[Stored data]

***

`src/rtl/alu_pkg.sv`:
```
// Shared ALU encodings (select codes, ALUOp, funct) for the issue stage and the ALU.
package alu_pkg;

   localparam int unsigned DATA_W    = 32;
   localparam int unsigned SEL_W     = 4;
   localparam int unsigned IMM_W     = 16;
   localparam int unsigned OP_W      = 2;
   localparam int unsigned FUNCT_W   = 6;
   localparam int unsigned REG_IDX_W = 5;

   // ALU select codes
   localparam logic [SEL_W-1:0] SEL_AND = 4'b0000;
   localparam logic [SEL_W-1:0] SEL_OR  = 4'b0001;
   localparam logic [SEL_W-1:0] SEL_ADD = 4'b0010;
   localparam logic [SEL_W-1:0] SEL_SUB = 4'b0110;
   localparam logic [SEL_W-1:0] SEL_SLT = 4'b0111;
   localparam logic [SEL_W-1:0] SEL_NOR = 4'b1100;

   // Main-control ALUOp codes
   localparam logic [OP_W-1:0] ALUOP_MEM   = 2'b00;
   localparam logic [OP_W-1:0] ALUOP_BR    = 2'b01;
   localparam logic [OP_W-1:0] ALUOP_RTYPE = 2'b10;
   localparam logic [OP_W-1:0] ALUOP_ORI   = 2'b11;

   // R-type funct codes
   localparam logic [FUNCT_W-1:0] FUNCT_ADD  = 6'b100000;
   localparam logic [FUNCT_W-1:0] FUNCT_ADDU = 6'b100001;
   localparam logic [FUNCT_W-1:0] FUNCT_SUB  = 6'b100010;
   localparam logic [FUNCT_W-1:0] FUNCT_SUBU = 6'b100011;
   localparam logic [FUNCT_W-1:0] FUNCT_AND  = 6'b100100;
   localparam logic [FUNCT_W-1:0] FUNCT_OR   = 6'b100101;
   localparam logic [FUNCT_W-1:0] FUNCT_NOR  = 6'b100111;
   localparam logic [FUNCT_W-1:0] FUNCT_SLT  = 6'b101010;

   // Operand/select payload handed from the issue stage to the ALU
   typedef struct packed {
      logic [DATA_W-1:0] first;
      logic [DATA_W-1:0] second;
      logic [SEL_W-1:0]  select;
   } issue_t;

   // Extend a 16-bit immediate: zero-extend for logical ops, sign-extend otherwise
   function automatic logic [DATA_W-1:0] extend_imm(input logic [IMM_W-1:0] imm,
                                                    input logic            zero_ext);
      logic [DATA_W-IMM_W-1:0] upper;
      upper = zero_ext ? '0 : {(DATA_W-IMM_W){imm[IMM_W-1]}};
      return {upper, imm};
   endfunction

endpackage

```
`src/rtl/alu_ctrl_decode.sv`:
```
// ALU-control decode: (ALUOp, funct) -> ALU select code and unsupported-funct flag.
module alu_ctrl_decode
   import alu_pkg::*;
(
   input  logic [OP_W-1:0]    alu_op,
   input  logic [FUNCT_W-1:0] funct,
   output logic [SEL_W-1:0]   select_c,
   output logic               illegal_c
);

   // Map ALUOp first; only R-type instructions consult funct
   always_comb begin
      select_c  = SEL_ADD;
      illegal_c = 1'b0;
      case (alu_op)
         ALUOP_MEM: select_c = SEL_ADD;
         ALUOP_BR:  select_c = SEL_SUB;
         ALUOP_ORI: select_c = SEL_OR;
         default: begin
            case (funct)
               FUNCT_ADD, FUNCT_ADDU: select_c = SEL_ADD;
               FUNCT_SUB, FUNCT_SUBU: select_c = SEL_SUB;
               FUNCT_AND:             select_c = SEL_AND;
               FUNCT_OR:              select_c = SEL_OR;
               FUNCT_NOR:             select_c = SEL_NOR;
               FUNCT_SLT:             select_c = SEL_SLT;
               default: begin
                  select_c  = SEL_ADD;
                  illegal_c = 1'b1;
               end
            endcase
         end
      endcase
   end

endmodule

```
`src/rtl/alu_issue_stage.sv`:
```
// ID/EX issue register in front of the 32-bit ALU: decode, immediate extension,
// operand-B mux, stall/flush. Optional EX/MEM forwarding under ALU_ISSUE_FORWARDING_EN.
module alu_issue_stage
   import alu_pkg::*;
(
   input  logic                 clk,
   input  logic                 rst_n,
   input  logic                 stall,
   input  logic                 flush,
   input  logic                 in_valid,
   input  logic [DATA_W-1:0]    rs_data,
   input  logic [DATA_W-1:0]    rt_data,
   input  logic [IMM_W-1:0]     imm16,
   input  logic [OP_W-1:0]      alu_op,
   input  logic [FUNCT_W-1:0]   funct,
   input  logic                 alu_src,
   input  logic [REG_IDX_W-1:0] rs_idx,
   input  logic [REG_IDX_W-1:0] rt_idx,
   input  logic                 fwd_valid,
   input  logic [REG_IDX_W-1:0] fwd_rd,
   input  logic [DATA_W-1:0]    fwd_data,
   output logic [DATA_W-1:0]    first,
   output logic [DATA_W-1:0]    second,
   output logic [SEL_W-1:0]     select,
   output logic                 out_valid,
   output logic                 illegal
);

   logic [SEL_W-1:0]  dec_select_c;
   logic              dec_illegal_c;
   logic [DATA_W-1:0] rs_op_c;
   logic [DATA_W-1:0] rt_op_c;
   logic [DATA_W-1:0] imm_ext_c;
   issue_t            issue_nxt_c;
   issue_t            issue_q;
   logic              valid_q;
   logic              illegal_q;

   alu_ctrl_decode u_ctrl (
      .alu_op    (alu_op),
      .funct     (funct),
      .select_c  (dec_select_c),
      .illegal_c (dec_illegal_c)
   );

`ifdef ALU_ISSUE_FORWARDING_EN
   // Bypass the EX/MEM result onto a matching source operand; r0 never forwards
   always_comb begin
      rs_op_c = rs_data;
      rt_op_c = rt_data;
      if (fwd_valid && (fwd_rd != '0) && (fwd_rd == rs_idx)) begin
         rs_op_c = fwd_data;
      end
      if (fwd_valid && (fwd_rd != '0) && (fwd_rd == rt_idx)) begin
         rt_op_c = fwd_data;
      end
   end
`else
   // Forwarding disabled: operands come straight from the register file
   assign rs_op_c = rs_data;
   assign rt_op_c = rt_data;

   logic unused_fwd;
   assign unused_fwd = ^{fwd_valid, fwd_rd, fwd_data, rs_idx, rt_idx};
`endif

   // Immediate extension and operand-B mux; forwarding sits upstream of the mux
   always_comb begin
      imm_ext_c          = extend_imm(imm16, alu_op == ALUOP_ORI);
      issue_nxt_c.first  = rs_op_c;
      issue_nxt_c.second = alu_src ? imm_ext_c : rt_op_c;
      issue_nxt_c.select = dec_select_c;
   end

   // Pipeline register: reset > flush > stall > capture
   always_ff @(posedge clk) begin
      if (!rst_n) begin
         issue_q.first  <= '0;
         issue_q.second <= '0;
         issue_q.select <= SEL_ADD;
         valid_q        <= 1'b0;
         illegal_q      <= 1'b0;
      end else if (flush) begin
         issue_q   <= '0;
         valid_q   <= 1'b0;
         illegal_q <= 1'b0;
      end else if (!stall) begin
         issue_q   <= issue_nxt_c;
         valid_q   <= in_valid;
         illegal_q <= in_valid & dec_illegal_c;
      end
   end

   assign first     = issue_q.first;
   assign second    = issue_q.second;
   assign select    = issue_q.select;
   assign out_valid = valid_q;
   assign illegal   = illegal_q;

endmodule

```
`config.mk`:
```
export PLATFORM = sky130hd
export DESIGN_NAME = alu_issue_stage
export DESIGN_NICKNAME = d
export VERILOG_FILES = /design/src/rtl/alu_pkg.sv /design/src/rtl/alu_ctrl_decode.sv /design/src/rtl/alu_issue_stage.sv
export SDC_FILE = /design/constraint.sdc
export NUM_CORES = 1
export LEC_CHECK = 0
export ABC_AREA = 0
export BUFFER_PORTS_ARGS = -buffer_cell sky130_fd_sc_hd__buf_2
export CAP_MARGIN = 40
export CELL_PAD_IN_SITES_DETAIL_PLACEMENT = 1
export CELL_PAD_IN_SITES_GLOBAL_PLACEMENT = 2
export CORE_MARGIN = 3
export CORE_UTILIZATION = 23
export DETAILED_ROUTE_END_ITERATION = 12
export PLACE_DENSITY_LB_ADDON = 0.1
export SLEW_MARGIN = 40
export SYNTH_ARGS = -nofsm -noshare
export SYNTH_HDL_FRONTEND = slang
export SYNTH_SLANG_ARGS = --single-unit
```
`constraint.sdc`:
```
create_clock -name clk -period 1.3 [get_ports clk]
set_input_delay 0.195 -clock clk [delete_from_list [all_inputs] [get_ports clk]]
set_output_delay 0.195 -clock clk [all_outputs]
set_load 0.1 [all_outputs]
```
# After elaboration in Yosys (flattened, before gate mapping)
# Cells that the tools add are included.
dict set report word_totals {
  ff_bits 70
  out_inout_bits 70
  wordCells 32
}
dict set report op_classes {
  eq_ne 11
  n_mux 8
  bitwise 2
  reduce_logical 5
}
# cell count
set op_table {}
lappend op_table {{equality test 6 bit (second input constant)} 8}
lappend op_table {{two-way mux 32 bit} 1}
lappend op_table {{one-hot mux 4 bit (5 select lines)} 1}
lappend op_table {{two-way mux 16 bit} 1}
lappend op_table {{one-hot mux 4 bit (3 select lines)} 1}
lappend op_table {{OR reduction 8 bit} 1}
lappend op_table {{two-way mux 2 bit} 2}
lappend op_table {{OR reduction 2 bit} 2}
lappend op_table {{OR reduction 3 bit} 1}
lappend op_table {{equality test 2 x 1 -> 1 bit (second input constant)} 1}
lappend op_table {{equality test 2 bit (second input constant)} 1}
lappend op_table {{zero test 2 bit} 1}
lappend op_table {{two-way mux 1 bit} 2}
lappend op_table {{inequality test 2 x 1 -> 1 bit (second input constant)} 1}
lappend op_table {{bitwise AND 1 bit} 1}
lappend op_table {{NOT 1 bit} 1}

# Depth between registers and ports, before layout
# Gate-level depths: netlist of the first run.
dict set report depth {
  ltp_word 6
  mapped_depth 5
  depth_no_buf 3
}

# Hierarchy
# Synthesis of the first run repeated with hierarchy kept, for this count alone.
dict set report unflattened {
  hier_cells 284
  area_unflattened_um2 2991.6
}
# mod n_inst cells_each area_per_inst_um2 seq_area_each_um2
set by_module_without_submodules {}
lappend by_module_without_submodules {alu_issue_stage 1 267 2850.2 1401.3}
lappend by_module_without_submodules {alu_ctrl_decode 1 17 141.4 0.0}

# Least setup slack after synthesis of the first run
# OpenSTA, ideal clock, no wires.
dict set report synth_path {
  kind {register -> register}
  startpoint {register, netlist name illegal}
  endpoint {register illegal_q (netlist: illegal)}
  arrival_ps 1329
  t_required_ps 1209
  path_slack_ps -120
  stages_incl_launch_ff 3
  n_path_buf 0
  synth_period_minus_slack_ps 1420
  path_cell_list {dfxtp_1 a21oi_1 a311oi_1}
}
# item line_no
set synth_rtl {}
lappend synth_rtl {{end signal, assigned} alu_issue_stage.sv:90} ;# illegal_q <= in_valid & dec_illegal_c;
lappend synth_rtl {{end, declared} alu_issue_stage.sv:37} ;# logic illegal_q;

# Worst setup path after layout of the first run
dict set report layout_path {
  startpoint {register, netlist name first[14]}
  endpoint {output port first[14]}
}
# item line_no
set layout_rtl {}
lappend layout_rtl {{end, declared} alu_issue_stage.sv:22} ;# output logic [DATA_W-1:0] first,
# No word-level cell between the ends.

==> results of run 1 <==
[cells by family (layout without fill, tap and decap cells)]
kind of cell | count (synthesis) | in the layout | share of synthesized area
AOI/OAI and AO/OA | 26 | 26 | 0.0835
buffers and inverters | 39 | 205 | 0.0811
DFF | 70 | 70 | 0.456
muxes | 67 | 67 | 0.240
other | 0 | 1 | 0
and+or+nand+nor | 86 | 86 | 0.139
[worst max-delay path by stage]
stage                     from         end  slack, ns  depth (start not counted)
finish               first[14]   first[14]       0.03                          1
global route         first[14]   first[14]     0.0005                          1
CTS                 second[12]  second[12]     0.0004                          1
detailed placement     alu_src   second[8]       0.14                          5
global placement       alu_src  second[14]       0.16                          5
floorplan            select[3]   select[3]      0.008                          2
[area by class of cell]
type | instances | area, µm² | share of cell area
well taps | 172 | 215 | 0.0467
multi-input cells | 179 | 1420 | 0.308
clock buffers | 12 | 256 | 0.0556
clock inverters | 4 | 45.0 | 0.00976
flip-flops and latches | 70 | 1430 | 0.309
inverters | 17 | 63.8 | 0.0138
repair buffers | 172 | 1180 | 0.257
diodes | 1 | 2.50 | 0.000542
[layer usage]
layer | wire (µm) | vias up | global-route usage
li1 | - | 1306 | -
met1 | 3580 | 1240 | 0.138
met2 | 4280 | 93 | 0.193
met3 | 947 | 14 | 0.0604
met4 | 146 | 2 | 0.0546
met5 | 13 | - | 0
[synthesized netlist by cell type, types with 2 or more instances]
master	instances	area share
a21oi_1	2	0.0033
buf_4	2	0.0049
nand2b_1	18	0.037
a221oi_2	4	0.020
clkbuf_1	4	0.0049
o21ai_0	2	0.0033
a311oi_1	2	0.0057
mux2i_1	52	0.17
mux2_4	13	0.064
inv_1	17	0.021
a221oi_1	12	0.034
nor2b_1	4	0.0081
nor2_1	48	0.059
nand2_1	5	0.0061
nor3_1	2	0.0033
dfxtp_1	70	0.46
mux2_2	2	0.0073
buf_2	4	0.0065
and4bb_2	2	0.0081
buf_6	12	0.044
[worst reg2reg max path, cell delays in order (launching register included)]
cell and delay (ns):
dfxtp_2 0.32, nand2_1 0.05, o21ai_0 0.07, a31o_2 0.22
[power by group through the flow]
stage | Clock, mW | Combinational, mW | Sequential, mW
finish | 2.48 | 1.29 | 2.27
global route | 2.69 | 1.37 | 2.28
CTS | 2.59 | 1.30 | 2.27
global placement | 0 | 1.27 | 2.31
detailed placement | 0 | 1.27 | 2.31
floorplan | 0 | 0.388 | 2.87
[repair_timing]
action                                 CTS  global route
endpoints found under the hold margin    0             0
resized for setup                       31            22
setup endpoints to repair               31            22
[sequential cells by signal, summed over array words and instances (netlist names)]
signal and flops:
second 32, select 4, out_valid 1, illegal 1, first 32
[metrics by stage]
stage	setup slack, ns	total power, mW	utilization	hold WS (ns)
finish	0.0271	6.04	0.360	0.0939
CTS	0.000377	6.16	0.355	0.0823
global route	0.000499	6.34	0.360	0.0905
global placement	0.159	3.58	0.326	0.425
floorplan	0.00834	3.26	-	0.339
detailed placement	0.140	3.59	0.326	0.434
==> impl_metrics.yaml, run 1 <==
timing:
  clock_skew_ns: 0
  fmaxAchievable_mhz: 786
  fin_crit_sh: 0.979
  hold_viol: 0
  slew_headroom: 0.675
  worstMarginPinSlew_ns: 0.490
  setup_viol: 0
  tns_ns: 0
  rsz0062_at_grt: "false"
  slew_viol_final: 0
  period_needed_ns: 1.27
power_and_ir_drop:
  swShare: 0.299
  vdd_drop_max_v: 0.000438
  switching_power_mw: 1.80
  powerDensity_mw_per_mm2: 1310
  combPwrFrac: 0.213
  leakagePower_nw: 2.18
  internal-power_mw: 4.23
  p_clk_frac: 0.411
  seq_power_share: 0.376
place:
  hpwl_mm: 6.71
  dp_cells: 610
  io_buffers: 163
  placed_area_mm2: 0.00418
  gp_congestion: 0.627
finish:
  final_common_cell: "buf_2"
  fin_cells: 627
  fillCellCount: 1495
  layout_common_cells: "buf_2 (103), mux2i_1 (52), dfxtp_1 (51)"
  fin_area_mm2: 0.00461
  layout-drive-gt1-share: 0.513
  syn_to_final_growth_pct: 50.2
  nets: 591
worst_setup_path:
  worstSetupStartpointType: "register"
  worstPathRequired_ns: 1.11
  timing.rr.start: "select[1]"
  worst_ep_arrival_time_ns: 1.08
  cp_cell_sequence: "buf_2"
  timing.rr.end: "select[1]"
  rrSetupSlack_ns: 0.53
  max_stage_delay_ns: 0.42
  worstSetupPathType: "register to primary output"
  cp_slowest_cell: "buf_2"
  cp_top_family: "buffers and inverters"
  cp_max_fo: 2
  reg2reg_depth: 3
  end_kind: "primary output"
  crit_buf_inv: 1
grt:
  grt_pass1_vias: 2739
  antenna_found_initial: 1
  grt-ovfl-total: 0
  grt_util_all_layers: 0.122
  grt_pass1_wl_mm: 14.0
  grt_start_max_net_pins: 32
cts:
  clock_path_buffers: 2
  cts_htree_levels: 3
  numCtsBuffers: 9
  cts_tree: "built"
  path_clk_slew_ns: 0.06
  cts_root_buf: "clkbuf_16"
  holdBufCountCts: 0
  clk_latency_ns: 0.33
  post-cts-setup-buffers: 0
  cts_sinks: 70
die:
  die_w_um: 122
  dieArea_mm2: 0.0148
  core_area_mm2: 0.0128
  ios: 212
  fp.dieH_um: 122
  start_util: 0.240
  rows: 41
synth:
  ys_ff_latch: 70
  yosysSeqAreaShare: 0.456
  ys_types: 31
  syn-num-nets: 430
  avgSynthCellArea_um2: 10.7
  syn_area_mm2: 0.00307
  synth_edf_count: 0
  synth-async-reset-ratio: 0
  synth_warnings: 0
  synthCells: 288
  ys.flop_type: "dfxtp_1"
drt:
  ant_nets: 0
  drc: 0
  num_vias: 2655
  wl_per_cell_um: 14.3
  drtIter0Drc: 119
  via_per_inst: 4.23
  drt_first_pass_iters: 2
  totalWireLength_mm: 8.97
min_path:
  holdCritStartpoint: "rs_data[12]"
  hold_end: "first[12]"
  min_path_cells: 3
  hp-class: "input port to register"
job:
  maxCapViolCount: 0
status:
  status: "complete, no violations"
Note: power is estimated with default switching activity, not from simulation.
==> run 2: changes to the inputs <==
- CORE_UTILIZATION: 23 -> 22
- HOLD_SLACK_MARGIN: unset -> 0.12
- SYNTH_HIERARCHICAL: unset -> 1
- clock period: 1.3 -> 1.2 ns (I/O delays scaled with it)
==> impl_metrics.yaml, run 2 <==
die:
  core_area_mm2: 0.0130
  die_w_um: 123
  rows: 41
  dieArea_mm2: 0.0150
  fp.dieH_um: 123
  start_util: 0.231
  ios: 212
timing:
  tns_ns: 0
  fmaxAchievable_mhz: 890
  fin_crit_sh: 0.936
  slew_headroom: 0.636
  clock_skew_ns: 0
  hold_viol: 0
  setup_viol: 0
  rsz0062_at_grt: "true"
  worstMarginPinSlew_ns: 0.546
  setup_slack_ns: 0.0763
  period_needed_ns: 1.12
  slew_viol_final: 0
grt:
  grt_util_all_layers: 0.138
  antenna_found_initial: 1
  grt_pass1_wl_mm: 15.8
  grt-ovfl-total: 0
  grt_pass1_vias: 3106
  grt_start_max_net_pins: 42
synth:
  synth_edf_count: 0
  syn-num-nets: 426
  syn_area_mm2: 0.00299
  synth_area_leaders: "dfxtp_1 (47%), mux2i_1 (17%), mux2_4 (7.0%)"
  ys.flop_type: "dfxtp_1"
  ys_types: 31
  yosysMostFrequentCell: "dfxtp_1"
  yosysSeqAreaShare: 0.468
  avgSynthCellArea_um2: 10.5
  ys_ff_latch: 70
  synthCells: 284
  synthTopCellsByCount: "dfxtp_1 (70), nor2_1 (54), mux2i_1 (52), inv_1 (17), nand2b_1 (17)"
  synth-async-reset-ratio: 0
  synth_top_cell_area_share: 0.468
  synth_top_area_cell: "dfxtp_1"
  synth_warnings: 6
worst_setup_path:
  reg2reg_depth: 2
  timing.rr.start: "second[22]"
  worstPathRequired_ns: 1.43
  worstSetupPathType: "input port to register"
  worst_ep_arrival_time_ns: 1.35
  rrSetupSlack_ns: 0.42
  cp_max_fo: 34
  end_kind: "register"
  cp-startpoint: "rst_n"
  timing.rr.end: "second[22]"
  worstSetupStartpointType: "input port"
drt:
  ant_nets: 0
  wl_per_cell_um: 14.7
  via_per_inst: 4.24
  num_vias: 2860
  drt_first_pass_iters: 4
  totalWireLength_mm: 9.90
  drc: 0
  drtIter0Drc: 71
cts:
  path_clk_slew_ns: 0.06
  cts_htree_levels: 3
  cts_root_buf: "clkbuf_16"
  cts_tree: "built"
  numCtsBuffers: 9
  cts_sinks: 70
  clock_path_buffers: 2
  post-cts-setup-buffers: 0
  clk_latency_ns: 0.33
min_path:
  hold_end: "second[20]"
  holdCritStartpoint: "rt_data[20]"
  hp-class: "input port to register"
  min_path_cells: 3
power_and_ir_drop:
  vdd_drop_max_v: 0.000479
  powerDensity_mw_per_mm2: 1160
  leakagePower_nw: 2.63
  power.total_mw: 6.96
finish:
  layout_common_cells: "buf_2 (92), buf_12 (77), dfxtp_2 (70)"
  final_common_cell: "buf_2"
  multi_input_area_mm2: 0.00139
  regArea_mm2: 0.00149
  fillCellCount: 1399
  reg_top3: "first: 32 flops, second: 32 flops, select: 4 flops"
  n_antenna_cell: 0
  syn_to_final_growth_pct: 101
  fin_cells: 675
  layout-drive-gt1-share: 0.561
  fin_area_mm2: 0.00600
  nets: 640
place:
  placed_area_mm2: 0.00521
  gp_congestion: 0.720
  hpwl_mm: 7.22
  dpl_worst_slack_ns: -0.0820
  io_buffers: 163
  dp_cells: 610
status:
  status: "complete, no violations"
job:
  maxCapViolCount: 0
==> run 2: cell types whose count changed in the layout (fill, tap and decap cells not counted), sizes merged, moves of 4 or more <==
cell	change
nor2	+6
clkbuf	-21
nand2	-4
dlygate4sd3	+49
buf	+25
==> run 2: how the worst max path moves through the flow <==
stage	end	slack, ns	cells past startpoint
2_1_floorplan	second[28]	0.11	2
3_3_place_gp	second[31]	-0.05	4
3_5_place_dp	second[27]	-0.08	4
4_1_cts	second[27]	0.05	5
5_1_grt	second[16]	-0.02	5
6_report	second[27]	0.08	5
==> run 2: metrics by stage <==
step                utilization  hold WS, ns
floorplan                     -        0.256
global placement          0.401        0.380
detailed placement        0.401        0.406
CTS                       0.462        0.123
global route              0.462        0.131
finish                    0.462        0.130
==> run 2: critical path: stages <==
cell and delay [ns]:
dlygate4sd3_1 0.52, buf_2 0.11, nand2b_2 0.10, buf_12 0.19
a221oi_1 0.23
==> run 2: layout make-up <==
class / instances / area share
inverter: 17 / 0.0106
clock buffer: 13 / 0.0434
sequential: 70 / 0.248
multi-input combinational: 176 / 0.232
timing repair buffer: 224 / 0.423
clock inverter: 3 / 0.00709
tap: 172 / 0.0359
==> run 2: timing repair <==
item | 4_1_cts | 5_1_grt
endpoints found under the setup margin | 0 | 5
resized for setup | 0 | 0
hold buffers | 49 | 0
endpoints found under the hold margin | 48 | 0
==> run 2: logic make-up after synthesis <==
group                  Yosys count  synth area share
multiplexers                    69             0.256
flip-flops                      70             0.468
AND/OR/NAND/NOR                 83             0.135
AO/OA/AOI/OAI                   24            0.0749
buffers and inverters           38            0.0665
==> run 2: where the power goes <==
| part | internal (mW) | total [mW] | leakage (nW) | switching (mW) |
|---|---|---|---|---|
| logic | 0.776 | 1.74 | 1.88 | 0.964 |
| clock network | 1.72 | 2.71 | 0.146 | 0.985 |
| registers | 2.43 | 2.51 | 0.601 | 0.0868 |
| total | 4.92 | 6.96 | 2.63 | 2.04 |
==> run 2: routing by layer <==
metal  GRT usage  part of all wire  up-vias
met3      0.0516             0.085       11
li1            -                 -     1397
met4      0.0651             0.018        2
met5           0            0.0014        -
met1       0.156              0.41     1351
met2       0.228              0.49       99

***

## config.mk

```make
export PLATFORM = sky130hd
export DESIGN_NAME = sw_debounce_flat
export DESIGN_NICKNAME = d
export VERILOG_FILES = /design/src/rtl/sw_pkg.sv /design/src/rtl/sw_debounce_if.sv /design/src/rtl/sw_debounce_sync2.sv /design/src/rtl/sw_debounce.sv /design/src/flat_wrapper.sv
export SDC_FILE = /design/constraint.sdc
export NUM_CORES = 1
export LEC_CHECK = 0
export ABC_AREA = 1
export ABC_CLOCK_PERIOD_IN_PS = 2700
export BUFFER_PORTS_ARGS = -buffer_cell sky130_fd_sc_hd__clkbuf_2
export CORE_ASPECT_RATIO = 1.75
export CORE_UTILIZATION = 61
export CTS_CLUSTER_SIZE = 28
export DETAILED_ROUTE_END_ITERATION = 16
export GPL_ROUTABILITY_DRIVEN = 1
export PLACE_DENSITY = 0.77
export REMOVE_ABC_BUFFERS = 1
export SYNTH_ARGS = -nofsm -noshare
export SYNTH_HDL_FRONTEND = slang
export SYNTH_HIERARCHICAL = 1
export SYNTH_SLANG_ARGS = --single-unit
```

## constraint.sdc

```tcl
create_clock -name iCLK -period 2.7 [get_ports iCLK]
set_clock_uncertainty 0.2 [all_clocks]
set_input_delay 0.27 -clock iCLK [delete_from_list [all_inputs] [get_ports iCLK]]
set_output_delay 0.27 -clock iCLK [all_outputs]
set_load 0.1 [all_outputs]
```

***

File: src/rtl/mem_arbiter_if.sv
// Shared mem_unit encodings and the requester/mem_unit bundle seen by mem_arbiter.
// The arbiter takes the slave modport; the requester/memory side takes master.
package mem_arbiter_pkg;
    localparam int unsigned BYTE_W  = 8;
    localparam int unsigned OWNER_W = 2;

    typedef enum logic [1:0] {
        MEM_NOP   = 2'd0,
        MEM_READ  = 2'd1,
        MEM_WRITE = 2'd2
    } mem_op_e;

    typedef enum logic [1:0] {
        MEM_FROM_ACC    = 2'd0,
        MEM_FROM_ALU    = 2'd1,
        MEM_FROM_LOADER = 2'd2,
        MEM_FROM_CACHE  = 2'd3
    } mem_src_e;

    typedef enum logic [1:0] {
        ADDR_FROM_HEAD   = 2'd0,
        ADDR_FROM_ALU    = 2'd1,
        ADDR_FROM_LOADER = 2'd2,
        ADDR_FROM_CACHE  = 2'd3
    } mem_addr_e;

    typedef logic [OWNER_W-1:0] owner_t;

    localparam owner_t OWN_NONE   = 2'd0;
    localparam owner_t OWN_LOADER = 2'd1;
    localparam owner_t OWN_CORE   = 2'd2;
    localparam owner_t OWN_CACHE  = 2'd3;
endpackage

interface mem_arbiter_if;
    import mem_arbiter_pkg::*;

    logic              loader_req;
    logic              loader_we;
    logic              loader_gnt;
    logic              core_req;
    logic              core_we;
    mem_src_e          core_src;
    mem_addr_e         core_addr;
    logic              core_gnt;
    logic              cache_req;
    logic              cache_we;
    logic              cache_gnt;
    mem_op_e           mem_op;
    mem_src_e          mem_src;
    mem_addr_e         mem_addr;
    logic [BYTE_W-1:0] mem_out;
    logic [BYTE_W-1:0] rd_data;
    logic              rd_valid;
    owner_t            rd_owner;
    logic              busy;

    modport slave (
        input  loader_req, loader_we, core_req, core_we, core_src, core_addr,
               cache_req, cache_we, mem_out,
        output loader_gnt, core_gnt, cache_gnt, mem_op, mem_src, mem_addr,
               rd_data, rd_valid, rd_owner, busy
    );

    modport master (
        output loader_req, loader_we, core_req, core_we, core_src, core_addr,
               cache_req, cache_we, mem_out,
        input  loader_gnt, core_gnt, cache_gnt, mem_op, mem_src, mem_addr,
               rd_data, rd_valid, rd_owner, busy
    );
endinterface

***

**About this task:** Which lines in the records above contain the string "slave"? Copy them.

**Response below:**
// The arbiter takes the slave modport; the requester/memory side takes master.
    modport slave (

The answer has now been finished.